What you will do
Could you write out the opening lines of the data, word for word, stopping after the line that contains "[7:0] memz [0:48];"?

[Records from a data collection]
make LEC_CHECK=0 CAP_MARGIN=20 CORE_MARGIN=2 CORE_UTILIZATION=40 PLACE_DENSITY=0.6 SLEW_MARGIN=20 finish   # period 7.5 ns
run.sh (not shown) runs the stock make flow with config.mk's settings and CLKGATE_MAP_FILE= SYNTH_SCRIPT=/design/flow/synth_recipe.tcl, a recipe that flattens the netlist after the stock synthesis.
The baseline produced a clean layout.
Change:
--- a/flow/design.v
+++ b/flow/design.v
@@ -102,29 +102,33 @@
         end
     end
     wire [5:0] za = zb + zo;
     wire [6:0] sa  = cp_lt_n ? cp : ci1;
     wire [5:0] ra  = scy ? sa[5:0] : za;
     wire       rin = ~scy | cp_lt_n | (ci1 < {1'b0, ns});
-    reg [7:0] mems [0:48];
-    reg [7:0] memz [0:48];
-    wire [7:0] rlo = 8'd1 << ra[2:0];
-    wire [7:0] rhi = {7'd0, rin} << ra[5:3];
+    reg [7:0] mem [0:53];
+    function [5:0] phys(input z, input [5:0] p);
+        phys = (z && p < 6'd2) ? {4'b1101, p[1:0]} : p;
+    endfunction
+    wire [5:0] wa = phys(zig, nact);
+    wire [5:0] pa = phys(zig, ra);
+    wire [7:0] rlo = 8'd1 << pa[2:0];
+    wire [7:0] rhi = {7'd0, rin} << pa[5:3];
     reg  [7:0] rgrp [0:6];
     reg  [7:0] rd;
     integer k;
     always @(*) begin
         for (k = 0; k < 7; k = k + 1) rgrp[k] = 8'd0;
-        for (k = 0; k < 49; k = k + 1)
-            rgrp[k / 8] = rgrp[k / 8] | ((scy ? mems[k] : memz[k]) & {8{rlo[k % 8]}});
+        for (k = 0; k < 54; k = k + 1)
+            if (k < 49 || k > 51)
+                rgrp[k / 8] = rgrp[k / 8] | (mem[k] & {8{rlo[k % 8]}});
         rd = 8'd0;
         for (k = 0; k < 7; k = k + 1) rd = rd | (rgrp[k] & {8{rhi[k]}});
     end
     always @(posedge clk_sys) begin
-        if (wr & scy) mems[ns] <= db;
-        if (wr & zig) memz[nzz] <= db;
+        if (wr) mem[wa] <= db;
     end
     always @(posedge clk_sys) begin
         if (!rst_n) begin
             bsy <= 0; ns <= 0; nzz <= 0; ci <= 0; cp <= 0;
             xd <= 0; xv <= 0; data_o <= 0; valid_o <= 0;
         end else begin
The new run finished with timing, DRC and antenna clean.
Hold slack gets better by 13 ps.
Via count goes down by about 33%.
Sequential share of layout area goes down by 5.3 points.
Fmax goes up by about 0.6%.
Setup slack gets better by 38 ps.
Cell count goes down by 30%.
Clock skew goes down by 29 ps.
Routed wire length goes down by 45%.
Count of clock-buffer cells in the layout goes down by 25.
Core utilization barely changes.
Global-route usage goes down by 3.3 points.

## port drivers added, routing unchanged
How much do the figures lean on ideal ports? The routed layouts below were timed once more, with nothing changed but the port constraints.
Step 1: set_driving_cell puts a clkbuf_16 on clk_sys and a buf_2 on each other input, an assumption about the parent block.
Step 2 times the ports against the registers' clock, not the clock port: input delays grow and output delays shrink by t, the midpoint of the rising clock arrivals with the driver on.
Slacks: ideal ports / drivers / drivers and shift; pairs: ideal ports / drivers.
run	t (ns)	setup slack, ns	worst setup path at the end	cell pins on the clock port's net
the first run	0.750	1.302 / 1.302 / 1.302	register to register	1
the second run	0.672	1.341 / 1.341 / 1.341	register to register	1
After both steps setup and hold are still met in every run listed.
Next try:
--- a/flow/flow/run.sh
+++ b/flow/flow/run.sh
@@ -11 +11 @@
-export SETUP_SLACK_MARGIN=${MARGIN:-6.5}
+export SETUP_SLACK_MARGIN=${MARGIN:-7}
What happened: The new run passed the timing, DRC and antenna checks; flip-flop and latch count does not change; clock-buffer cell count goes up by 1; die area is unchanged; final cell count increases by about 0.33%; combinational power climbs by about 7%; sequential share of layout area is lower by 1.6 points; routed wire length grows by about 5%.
From an optimization exercise on the open Yosys and OpenROAD flow, aimed at small area and a short achievable clock period; shortcuts taken in it are not production practice. Where RTL was checked, it was by simulation tests only, not by an equivalence proof against the original. Power is estimated from default activity; no workload was simulated.

yarrow:
// simple_debug
module simple_debug(
   input wire [15:0] data_i,
   output wire [15:0] data_o,
   input wire [24:0] addr_i,
   input wire read_i,
   input wire write_i,
   input wire [1:0] cs_i,
   input wire clk_i,
   input wire reset_i,
   input wire irq_i,
   output wire irq_o,
   output wire [4:0] leds_o
);
   reg stage_1, stage_2, stage_3;
   reg [15:0] counter;
   reg [15:0] data_q;
   reg irq;
   reg led;
   wire chip_select = cs_i[0] & cs_i[1];
   wire [25:0] a = {cs_i[0], addr_i};
   wire ram_accessed;
   wire [31:0] wsel, rsel_n;
   SimpleRamDecode DEC(.cs0_i(cs_i[0]), .addr_i(addr_i), .write_i(write_i), .reset_i(reset_i),
                       .inwin_o(ram_accessed), .wsel_o(wsel), .rsel_n_o(rsel_n));
   wire clear_irq = (a == 26'h0);
   wire access = ~stage_2 & stage_3;
   wire [15:0] ram_d;
   SimpleRam RAM0(.clk_i(clk_i),
                  .wsel_i(wsel),
                  .rd_i(~reset_i | (~read_i & ram_accessed)),
                  .clr_i(~reset_i),
                  .rsel_n_i(rsel_n),
                  .data_i(data_i),
                  .data_o(ram_d));
   assign data_o = data_q;
   assign irq_o = irq;
   assign leds_o = {led, irq_i, counter[15], counter[0], 1'b1};
   always @ (posedge clk_i)
   begin
      if (!reset_i)
      begin
         counter <= 0;
         stage_3 <= 0;
         stage_2 <= 0;
         stage_1 <= 0;
         data_q <= 0;
         irq <= 0;
      end
      else
      begin
         if (&counter)
            irq <= 1;
         counter <= counter + 1;
         stage_3 <= stage_2;
         stage_2 <= stage_1;
         stage_1 <= chip_select;
         if (access)
         begin
            if (!read_i)
               data_q <= ram_accessed ? ram_d : (addr_i[15:0] | {15'b0, cs_i[0]});
            if (!write_i && !ram_accessed)
            begin
               if (clear_irq)
                  irq <= data_i[0];
               else
                  led <= data_i[0];
            end
         end
      end
   end
endmodule
Size in the first run: ~1300 cells after synthesis, about 70 I/O pins, roughly 21000 µm² of cells after synthesis.
clock: 3.0 ns
lec_check: 0
cap_margin: 20
core_margin: 2
core_utilization: 40
cts_cluster_diameter: 100
cts_cluster_size: 24
place_density: 0.72
setup_slack_margin: 1.2
slew_margin: 20
synth_hierarchical: 1
standard.sh (not shown) runs the stock make flow with config.mk's settings and CLKGATE_MAP_FILE= SYNTH_SCRIPT=/design/flow/synth_recipe.tcl, a recipe that flattens the netlist after the stock synthesis.
==> flow/flow/run.sh <==
#!/bin/bash
# The standard layout, with the port buffers inserted as buf_2 cells
# instead of the default delay-cell buffers. The whole make output goes to
# standard.log; each ORFS step also writes its own log under orfs/logs.
set -euo pipefail
bash standard.sh "BUFFER_PORTS_ARGS=-buffer_cell sky130_fd_sc_hd__buf_2" finish > standard.log 2>&1
Input-level comparison between garnet and yarrow:
Settings: PLACE_DENSITY now 0.68, was 0.72.
==> results.txt <==
- garnet finished end to end and its layout was clean on timing, DRC and antenna.
- Post-route total power: yarrow vs garnet — no meaningful difference
- garnet ends up with lower final critical-path required period than yarrow does.
- Comparing garnet and yarrow, the higher highest fanout seen on the critical path was measured on yarrow.
- Compared garnet vs yarrow, and met2 routed wirelength is down in garnet.
- garnet: wire length about 3.3% below yarrow
- Taking yarrow as the reference, in garnet utilization after layout roughly the same, non-clock inverter total of the final layout about even, first-iteration DRC count decreased 328, met3 routed wirelength now sits lower.
- Number of global-route vias before repair shrinks slightly when moving from yarrow to garnet.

Exercise output
make LEC_CHECK=0 CAP_MARGIN=20 CORE_MARGIN=2 CORE_UTILIZATION=40 PLACE_DENSITY=0.6 SLEW_MARGIN=20 finish   # period 7.5 ns
run.sh (not shown) runs the stock make flow with config.mk's settings and CLKGATE_MAP_FILE= SYNTH_SCRIPT=/design/flow/synth_recipe.tcl, a recipe that flattens the netlist after the stock synthesis.
The baseline produced a clean layout.
Change:
--- a/flow/design.v
+++ b/flow/design.v
@@ -102,29 +102,33 @@
         end
     end
     wire [5:0] za = zb + zo;
     wire [6:0] sa  = cp_lt_n ? cp : ci1;
     wire [5:0] ra  = scy ? sa[5:0] : za;
     wire       rin = ~scy | cp_lt_n | (ci1 < {1'b0, ns});
-    reg [7:0] mems [0:48];
-    reg [7:0] memz [0:48];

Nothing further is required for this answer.